[Collected data entries]
»»

## config.mk

```make
export PLATFORM = sky130hd
export DESIGN_NAME = mini_mips_main_ctrl
export DESIGN_NICKNAME = d
export VERILOG_FILES = /design/src/rtl/mini_mips_main_ctrl.sv
export SDC_FILE = /design/constraint.sdc
export NUM_CORES = 1
export LEC_CHECK = 0
export ABC_CLOCK_PERIOD_IN_PS = 2110
export CORE_ASPECT_RATIO = 1.75
export CORE_MARGIN = 5
export CORE_UTILIZATION = 28
export DETAILED_ROUTE_END_ITERATION = 16
export PLACE_DENSITY = 0.62
export REMOVE_ABC_BUFFERS = 1
export SLEW_MARGIN = 30
export SYNTH_ARGS = -nofsm -noshare
export SYNTH_HDL_FRONTEND = slang
export SYNTH_SLANG_ARGS = --single-unit
export TNS_END_PERCENT = 20
```

## constraint.sdc

```tcl
create_clock -name clk -period 2.11 [get_ports clk]
set_input_delay 0.422 -clock clk [delete_from_list [all_inputs] [get_ports clk]]
set_output_delay 0.422 -clock clk [all_outputs]
set_load 0.02 [all_outputs]
```

## src/rtl/mini_mips_main_ctrl.sv

```systemverilog
// Multicycle MIPS-style main control FSM with registered Moore outputs decoded
// from the next state, so strobes are valid in the cycle the state is entered.
module mini_mips_main_ctrl (
  input  logic       clk,
  input  logic       rst_n,
  input  logic [3:0] opcode,
  input  logic       mem_ready,
  output logic [2:0] ALUOp,
  output logic       alu_src_a,
  output logic [1:0] alu_src_b,
  output logic       pc_write,
  output logic       pc_write_eq,
  output logic       pc_write_ne,
  output logic [1:0] pc_src,
  output logic       ir_write,
  output logic       mem_read,
  output logic       mem_write,
  output logic       reg_write,
  output logic       reg_dst,
  output logic       mem_to_reg,
  output logic       illegal,
  output logic [3:0] state_dbg
);

  typedef enum logic [3:0] {
    S_IDLE     = 4'd0,
    S_FETCH    = 4'd1,
    S_DECODE   = 4'd2,
    S_EXEC_R   = 4'd3,
    S_EXEC_I   = 4'd4,
    S_MEM_ADDR = 4'd5,
    S_MEM_RD   = 4'd6,
    S_MEM_WR   = 4'd7,
    S_WB_R     = 4'd8,
    S_WB_I     = 4'd9,
    S_WB_MEM   = 4'd10,
    S_BRANCH   = 4'd11,
    S_JUMP     = 4'd12
  } state_e;

  localparam logic [3:0] OP_R    = 4'd0;
  localparam logic [3:0] OP_ADDI = 4'd1;
  localparam logic [3:0] OP_ANDI = 4'd2;
  localparam logic [3:0] OP_ORI  = 4'd3;
  localparam logic [3:0] OP_SLTI = 4'd4;
  localparam logic [3:0] OP_LW   = 4'd5;
  localparam logic [3:0] OP_SW   = 4'd6;
  localparam logic [3:0] OP_BEQ  = 4'd7;
  localparam logic [3:0] OP_BNE  = 4'd8;
  localparam logic [3:0] OP_J    = 4'd9;

  state_e     state_q, state_d;
  logic [3:0] opcode_q, opcode_d, op_eff;

  logic [2:0] alu_op_q, alu_op_d;
  logic       src_a_q, src_a_d;
  logic [1:0] src_b_q, src_b_d;
  logic       jump_q, jump_d;
  logic       pc_eq_q, pc_eq_d;
  logic       pc_ne_q, pc_ne_d;
  logic [1:0] pc_src_q, pc_src_d;
  logic       fetch_q, fetch_d;
  logic       mem_read_q, mem_read_d;
  logic       mem_write_q, mem_write_d;
  logic       reg_write_q, reg_write_d;
  logic       reg_dst_q, reg_dst_d;
  logic       mem_to_reg_q, mem_to_reg_d;
  logic       illegal_q, illegal_d;

  // The live opcode is only meaningful in DECODE; afterwards the captured copy is used.
  assign op_eff = (state_q == S_DECODE) ? opcode : opcode_q;

  always_comb begin
    state_d = state_q;
    case (state_q)
      S_IDLE:   state_d = S_FETCH;
      S_FETCH:  if (mem_ready) state_d = S_DECODE;
      S_DECODE: begin
        case (opcode)
          OP_R:                              state_d = S_EXEC_R;
          OP_ADDI, OP_ANDI, OP_ORI, OP_SLTI: state_d = S_EXEC_I;
          OP_LW, OP_SW:                      state_d = S_MEM_ADDR;
          OP_BEQ, OP_BNE:                    state_d = S_BRANCH;
          OP_J:                              state_d = S_JUMP;
          default:                           state_d = S_FETCH;
        endcase
      end
      S_EXEC_R:   state_d = S_WB_R;
      S_EXEC_I:   state_d = S_WB_I;
      S_MEM_ADDR: state_d = (op_eff == OP_LW) ? S_MEM_RD : S_MEM_WR;
      S_MEM_RD:   if (mem_ready) state_d = S_WB_MEM;
      S_MEM_WR:   if (mem_ready) state_d = S_FETCH;
      S_WB_R, S_WB_I, S_WB_MEM, S_BRANCH, S_JUMP: state_d = S_FETCH;
      default:    state_d = S_IDLE;
    endcase
  end

  always_comb begin
    if (state_d == S_FETCH || state_d == S_IDLE) opcode_d = '0;
    else if (state_q == S_DECODE)                opcode_d = opcode;
    else                                         opcode_d = opcode_q;
  end

  always_comb begin
    alu_op_d     = '0;
    src_a_d      = 1'b0;
    src_b_d      = '0;
    jump_d       = 1'b0;
    pc_eq_d      = 1'b0;
    pc_ne_d      = 1'b0;
    pc_src_d     = '0;
    fetch_d      = 1'b0;
    mem_read_d   = 1'b0;
    mem_write_d  = 1'b0;
    reg_write_d  = 1'b0;
    reg_dst_d    = 1'b0;
    mem_to_reg_d = 1'b0;
    illegal_d    = 1'b0;
    case (state_d)
      S_FETCH: begin
        mem_read_d = 1'b1;
        src_b_d    = 2'b01;
        alu_op_d   = 3'b001;
        fetch_d    = 1'b1;
        illegal_d  = (state_q == S_DECODE);
      end
      S_DECODE: begin
        src_b_d  = 2'b11;
        alu_op_d = 3'b001;
      end
      S_EXEC_R: src_a_d = 1'b1;
      S_EXEC_I: begin
        src_a_d = 1'b1;
        src_b_d = 2'b10;
        case (op_eff)
          OP_ADDI: alu_op_d = 3'b001;
          OP_ANDI: alu_op_d = 3'b011;
          OP_ORI:  alu_op_d = 3'b100;
          default: alu_op_d = 3'b101;
        endcase
      end
      S_MEM_ADDR: begin
        src_a_d  = 1'b1;
        src_b_d  = 2'b10;
        alu_op_d = 3'b001;
      end
      S_MEM_RD: mem_read_d  = 1'b1;
      S_MEM_WR: mem_write_d = 1'b1;
      S_WB_R: begin
        reg_write_d = 1'b1;
        reg_dst_d   = 1'b1;
      end
      S_WB_I: reg_write_d = 1'b1;
      S_WB_MEM: begin
        reg_write_d  = 1'b1;
        mem_to_reg_d = 1'b1;
      end
      S_BRANCH: begin
        src_a_d  = 1'b1;
        alu_op_d = 3'b010;
        pc_src_d = 2'b01;
        pc_eq_d  = (op_eff == OP_BEQ);
        pc_ne_d  = (op_eff == OP_BNE);
      end
      S_JUMP: begin
        jump_d   = 1'b1;
        pc_src_d = 2'b10;
      end
      default: ;
    endcase
  end

  always_ff @(posedge clk or negedge rst_n) begin
    if (!rst_n) begin
      state_q      <= S_IDLE;
      opcode_q     <= '0;
      alu_op_q     <= '0;
      src_a_q      <= 1'b0;
      src_b_q      <= '0;
      jump_q       <= 1'b0;
      pc_eq_q      <= 1'b0;
      pc_ne_q      <= 1'b0;
      pc_src_q     <= '0;
      fetch_q      <= 1'b0;
      mem_read_q   <= 1'b0;
      mem_write_q  <= 1'b0;
      reg_write_q  <= 1'b0;
      reg_dst_q    <= 1'b0;
      mem_to_reg_q <= 1'b0;
      illegal_q    <= 1'b0;
    end else begin
      state_q      <= state_d;
      opcode_q     <= opcode_d;
      alu_op_q     <= alu_op_d;
      src_a_q      <= src_a_d;
      src_b_q      <= src_b_d;
      jump_q       <= jump_d;
      pc_eq_q      <= pc_eq_d;
      pc_ne_q      <= pc_ne_d;
      pc_src_q     <= pc_src_d;
      fetch_q      <= fetch_d;
      mem_read_q   <= mem_read_d;
      mem_write_q  <= mem_write_d;
      reg_write_q  <= reg_write_d;
      reg_dst_q    <= reg_dst_d;
      mem_to_reg_q <= mem_to_reg_d;
      illegal_q    <= illegal_d;
    end
  end

  // Fetch completion is only known in-cycle, so the registered FETCH flag is
  // qualified by mem_ready to pulse ir_write/pc_write on the completing cycle.
  assign ir_write    = fetch_q & mem_ready;
  assign pc_write    = jump_q | (fetch_q & mem_ready);
  assign ALUOp       = alu_op_q;
  assign alu_src_a   = src_a_q;
  assign alu_src_b   = src_b_q;
  assign pc_write_eq = pc_eq_q;
  assign pc_write_ne = pc_ne_q;
  assign pc_src      = pc_src_q;
  assign mem_read    = mem_read_q;
  assign mem_write   = mem_write_q;
  assign reg_write   = reg_write_q;
  assign reg_dst     = reg_dst_q;
  assign mem_to_reg  = mem_to_reg_q;
  assign illegal     = illegal_q;
  assign state_dbg   = state_q;

endmodule

```

==> impl_metrics.env, run 1 <==
export IMPL_drive_gt1_share_pct=27.8
export IMPL_drcViolationCount=0
export IMPL_worstSetupEndpointType="flop"
export IMPL_period_needed_ns=2.04
export IMPL_fin_ws_ns=0.0698
export IMPL_synth_cell_type_count=47
export IMPL_postSynth_asyncResetShare_pct=100
export IMPL_critPathKind="in -> reg"
export IMPL_number_of_antenna_violations_at_the_first_check_in_global_routing=0
export IMPL_antenna_cells=0
export IMPL_synth_seq_area_share_pct=50.5
export IMPL_drtPass1Iterations=4
export IMPL_ant_nets=0
export IMPL_hold_worst_slack_ns=0.507
export IMPL_setup_tns_ns=0
export IMPL_worst_ir_drop_vdd_v=0.000511
export IMPL_clock_latency_ns=0.27
export IMPL_via_per_inst=4.92
export IMPL_synth_ff_type="dfrtp_1"
export IMPL_grt_pass1_wl_mm=5.22
export IMPL_post_place_setup_slack_ns=-0.221
export IMPL_avgSynthCellArea_um2=10.7
export IMPL_clock_skew_ns=0.00929
export IMPL_fin_hold_viols=0
export IMPL_grt_overflow=0
export IMPL_yosys_top_cells_count="dfrtp_1, nand2_1, nor2_1"
export IMPL_cp_data_required_time_ns=2.28
export IMPL_rsz0062_at_grt="no"
export IMPL_cts_buffers_inserted=3
export IMPL_cp_start_kind="input pin"
export IMPL_arrival_ns=2.21
export IMPL_wire_per_inst_um=14.3
export IMPL_worst_path_max_delay_cell="clkdlybuf4s50_1"
export IMPL_critical_path_max_fanout=5
export IMPL_die_area_um2=6110
export IMPL_tritoncts="built"
export IMPL_layoutNonFillerInstCount=220
export IMPL_r2r_worst_path_cells=5
export IMPL_worst_margin_slew_ns=0.448
export IMPL_grt_pass1_vias=1155
export IMPL_synthesis_yosys_warnings=0
export IMPL_gr_usage_all_layers_pct=11.3
export IMPL_most_repeated_cell_in_the_gate_level_netlist_after_synthesis="dfrtp_1"
export IMPL_regToRegStartpoint="state_dbg[1]"
export IMPL_ctsRootBufferMaster="clkbuf_8"
export IMPL_worst_path_most_repeated_cell="buf_4"
export IMPL_grt_start_max_net_pins=27
export IMPL_synth_cell_area_um2=1290
export IMPL_die_span_y_um=99.7
export IMPL_synthDominantCellAreaShare_pct=50.5
export IMPL_layout_nets=177
export IMPL_final_fill_count=445
export IMPL_reg2reg_slack_ns=0.15
export IMPL_floorplan_initialDensity_pct=29.0
export IMPL_cts_hold_buf=0
export IMPL_worst_r2r_endpoint="mem_read"
export IMPL_final_max_slew_violation_count=0
export IMPL_synth_largest_area_cell="dfrtp_1"
export IMPL_critical_path_top_delay_family="buffers and inverters"
export IMPL_clk_transition_reported_paths_ns=0.09
export IMPL_route_vias_total=1082
export IMPL_setup_viol=0
export IMPL_drt_iter0_drc=21
export IMPL_place_congestion=0.879
export IMPL_post_synth_inst_count=120
export IMPL_layout_worst_path_cycle_share_pct=96.7
export IMPL_clock_sinks=26
export IMPL_cellLeakagePower_nw=0.822
export IMPL_maxCapViolations=0
export IMPL_crit_path_max_incr_delay_ns=0.45
export IMPL_crit_path_cell_trace="clkdlybuf4s50_1 > buf_4 > nor3b_1 > o21bai_1 > a211o_1 > buf_4 > mux2_4"
export IMPL_status="completed"
export IMPL_critPathBufInv=3
export IMPL_placed_cells_incl_taps=215
export IMPL_dp_hpwl_mm=2.54
export IMPL_power_density_nw_per_um2=1350
export IMPL_core_region_area_um2=4440
export IMPL_post_synth_main_area_contributors="dfrtp_1, nand2_1, buf_6, nor2_1, and2_1"
export IMPL_die_width_um=61.3
export IMPL_place_port_buffers=28
export IMPL_cts_path_max_buffers=2
export IMPL_rows=32
export IMPL_synth_seq_cells=26
export IMPL_ctsHtreeMaxLevel=1
export IMPL_power_total_mw=2.47
export IMPL_worstHoldPathType="in -> async"
export IMPL_drt_wl_total_mm=3.15
export IMPL_synth_enable_flop_cells=0
export IMPL_io_pins=29
export IMPL_maxSlewHeadroom_pct=70.2
export IMPL_timing_fmax_mhz=490
export IMPL_syn_to_final_growth_pct=42.5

««

◆ Task instructions: Give the number of lines in the data above that include the word "only", with no other words.

◆ The answer: 2